§ **THE TASK**: What lines below include the word "walk"? Copy each one.

START DATA PROVIDED

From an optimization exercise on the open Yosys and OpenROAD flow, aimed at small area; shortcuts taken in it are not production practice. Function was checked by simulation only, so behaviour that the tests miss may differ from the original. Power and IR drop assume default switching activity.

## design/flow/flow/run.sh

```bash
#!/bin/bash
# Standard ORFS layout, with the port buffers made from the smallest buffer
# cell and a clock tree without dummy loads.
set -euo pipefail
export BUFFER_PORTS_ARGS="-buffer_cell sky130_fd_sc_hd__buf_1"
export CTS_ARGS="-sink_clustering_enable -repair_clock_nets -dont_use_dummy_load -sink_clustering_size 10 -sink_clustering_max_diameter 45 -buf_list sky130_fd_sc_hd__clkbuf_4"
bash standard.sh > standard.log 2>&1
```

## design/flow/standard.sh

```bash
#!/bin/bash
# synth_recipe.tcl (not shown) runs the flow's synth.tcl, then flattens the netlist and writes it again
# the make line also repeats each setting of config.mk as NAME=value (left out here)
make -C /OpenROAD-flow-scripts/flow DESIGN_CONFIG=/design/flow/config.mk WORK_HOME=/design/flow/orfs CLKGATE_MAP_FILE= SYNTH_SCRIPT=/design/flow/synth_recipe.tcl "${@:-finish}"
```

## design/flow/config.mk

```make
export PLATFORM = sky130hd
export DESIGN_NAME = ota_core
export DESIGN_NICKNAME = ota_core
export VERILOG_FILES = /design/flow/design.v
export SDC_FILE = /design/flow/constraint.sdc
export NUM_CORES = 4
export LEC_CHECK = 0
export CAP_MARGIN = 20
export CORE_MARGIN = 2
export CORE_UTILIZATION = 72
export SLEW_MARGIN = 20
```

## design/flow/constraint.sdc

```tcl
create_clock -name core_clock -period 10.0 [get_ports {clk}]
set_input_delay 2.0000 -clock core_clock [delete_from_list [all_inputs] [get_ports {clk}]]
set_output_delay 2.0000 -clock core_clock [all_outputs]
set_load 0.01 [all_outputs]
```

END DATA PROVIDED
START DATA PROVIDED

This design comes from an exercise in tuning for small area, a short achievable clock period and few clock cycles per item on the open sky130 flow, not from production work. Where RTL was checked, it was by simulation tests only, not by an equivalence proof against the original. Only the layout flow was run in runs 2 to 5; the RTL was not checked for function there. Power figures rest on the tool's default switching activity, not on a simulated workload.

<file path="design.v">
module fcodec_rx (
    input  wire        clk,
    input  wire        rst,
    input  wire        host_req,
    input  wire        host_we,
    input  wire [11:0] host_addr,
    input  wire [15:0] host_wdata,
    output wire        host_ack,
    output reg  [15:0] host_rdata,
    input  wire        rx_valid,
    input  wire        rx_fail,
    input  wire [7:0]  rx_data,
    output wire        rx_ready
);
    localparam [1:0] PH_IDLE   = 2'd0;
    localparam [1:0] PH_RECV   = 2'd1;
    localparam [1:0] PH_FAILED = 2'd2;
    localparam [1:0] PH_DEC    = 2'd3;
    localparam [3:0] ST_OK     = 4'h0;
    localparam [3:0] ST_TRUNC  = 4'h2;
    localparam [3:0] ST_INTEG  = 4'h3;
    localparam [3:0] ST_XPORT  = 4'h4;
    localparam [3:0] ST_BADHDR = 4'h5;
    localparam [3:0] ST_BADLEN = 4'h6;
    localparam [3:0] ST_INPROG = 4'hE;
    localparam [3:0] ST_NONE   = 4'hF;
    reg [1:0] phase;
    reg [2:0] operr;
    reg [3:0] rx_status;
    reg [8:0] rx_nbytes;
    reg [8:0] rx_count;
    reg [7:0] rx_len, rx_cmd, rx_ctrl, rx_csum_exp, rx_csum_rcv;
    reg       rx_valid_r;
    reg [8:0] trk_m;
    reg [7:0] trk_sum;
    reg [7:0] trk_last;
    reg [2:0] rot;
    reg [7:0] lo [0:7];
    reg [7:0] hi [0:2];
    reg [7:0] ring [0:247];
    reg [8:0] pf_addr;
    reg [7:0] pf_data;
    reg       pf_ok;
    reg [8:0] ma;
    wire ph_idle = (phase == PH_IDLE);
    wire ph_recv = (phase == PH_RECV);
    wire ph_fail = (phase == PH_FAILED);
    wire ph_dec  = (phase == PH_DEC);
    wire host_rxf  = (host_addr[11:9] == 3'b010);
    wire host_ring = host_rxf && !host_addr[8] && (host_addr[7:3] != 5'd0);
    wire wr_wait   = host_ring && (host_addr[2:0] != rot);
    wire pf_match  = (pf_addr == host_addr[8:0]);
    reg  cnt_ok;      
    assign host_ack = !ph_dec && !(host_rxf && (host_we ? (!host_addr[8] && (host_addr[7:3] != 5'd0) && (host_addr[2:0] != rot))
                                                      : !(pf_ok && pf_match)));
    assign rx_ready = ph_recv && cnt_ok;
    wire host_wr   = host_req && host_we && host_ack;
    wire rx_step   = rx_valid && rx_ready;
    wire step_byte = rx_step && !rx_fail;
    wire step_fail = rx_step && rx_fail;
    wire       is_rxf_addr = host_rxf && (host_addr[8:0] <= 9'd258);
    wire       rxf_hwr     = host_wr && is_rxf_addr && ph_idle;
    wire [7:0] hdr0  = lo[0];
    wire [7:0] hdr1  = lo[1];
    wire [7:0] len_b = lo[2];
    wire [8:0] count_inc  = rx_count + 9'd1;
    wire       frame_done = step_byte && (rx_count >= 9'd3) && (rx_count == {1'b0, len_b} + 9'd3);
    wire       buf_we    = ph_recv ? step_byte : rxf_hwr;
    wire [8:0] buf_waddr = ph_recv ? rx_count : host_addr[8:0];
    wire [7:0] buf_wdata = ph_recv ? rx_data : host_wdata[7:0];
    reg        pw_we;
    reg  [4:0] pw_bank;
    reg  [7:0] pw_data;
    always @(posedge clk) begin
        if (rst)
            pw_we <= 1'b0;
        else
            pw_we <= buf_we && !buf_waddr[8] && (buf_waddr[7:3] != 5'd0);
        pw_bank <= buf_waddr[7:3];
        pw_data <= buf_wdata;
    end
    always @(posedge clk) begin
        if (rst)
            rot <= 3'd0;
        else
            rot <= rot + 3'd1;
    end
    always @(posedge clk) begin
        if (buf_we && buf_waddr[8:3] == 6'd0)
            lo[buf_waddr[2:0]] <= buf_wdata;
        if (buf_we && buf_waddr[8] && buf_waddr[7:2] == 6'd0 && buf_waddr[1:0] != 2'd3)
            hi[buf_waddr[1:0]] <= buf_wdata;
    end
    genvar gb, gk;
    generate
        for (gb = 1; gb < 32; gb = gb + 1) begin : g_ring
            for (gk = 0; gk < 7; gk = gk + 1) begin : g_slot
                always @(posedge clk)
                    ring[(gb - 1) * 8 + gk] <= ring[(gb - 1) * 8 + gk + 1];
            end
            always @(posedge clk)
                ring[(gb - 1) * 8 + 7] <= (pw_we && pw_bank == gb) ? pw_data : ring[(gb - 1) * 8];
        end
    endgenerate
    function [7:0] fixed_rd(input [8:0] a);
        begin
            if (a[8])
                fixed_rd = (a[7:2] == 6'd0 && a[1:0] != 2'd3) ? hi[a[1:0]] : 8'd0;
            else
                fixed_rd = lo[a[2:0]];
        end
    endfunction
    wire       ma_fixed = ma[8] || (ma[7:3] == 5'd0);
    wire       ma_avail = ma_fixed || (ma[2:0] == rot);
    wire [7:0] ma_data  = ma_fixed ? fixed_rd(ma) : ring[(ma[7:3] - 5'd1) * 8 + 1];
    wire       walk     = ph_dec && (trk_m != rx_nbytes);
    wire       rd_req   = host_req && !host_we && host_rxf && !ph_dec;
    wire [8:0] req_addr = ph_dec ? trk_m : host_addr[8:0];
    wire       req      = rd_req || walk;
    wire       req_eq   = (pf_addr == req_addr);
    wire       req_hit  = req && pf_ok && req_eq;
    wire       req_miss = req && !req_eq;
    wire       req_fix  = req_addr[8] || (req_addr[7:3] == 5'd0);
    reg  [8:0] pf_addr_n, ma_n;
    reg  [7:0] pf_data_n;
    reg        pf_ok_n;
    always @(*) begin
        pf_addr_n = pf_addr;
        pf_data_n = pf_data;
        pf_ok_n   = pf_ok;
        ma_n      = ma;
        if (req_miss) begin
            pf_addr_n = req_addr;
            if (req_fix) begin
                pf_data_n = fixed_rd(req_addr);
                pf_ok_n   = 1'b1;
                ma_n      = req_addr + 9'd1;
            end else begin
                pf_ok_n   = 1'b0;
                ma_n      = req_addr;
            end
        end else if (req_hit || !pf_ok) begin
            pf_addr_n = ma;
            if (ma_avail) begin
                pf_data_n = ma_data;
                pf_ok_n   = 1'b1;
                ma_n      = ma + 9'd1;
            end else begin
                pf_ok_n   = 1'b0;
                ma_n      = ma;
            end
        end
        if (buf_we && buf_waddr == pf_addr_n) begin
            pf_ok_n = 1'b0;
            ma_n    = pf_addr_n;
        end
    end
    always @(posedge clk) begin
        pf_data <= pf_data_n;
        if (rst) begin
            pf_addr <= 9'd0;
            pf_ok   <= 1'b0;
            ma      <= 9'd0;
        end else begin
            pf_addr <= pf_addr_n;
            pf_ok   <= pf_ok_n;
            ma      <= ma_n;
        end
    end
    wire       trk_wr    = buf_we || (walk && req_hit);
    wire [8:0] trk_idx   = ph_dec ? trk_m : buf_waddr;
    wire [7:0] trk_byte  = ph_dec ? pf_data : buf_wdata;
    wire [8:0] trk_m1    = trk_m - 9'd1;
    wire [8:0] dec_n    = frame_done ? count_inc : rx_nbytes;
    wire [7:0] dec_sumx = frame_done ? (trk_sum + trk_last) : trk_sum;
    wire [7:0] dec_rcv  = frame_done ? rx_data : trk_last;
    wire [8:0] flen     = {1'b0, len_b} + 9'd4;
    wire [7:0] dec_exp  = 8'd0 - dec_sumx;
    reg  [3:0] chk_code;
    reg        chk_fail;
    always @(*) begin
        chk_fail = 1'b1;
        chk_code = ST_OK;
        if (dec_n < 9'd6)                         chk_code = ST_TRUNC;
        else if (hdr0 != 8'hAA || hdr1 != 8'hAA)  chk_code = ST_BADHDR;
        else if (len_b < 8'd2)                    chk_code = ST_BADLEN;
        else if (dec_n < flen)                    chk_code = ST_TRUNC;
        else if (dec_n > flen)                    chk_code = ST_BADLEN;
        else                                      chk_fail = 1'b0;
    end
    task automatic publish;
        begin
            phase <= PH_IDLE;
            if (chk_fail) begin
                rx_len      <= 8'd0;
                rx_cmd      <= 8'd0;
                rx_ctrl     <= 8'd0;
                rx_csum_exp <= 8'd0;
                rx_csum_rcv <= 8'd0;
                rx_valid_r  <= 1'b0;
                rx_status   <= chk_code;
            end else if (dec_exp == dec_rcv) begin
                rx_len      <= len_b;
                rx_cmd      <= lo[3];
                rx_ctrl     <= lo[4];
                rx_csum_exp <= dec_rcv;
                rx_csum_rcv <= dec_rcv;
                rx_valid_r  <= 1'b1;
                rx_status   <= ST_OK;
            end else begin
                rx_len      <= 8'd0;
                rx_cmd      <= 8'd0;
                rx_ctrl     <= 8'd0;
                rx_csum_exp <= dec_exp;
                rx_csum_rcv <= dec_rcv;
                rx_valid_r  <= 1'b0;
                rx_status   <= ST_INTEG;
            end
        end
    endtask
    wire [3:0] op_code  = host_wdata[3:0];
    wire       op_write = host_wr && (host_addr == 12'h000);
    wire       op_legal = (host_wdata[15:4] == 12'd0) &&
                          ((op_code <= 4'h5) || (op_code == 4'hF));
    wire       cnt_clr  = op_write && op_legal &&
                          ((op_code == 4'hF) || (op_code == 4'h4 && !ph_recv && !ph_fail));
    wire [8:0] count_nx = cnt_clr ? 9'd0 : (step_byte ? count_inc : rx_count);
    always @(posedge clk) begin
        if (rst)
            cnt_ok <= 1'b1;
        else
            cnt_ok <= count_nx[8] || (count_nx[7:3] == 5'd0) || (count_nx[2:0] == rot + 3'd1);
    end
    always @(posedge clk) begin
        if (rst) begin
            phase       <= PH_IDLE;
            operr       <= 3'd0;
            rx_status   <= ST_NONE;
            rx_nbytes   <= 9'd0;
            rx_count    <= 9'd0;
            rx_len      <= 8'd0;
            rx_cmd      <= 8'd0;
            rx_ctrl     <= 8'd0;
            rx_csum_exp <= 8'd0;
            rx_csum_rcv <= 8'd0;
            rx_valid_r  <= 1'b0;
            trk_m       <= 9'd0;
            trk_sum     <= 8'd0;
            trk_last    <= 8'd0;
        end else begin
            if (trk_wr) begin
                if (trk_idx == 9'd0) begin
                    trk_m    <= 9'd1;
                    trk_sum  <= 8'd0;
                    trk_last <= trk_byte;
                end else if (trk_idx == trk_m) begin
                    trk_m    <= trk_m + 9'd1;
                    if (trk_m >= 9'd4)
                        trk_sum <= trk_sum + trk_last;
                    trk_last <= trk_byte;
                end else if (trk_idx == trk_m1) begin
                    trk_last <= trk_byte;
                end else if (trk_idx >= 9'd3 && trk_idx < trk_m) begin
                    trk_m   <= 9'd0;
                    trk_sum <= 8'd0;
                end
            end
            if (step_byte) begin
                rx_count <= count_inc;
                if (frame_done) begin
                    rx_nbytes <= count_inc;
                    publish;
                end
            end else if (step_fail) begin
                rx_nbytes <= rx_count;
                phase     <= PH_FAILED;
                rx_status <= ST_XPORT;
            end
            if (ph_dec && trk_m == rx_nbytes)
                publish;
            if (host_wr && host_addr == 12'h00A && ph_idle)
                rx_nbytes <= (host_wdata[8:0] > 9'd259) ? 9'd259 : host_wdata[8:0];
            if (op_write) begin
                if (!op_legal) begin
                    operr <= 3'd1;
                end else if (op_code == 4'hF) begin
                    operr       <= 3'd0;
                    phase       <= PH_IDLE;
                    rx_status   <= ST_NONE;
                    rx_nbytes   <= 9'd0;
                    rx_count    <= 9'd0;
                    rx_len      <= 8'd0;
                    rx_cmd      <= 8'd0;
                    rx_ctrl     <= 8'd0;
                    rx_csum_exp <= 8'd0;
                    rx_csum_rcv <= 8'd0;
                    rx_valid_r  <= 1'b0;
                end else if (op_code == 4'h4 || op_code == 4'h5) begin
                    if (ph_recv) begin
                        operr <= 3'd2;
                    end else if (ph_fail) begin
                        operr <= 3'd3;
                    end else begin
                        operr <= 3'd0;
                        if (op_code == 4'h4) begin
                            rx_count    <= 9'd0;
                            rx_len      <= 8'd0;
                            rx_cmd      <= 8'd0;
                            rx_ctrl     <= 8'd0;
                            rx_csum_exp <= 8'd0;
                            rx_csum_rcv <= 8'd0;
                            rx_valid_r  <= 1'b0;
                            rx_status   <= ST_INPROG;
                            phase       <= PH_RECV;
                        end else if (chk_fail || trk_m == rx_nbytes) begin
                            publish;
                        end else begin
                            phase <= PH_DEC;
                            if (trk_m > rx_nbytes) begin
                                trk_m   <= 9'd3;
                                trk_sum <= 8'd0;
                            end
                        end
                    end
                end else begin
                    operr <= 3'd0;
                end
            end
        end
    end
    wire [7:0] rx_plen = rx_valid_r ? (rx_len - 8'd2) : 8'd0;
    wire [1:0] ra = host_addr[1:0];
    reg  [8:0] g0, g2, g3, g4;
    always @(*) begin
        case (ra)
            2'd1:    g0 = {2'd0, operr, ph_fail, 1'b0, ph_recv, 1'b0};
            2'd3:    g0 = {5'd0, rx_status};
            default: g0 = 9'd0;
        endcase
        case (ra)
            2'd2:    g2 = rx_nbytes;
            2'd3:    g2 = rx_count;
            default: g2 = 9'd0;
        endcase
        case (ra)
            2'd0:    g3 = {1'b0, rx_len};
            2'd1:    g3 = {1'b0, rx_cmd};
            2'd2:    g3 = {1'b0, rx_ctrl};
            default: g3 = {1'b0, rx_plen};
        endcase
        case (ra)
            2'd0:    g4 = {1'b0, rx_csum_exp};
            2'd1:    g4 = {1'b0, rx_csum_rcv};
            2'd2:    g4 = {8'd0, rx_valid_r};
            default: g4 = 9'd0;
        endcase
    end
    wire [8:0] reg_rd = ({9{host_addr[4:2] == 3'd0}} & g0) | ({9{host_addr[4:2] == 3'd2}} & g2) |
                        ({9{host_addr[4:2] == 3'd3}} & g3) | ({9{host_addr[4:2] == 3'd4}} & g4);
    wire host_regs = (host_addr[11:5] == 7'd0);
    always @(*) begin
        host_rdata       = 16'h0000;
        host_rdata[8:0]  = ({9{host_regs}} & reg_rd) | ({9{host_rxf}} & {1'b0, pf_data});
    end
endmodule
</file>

END DATA PROVIDED

§ **RESPONSE TO THE EXERCISE**:
    wire       walk     = ph_dec && (trk_m != rx_nbytes);
    wire       req      = rd_req || walk;
    wire       trk_wr    = buf_we || (walk && req_hit);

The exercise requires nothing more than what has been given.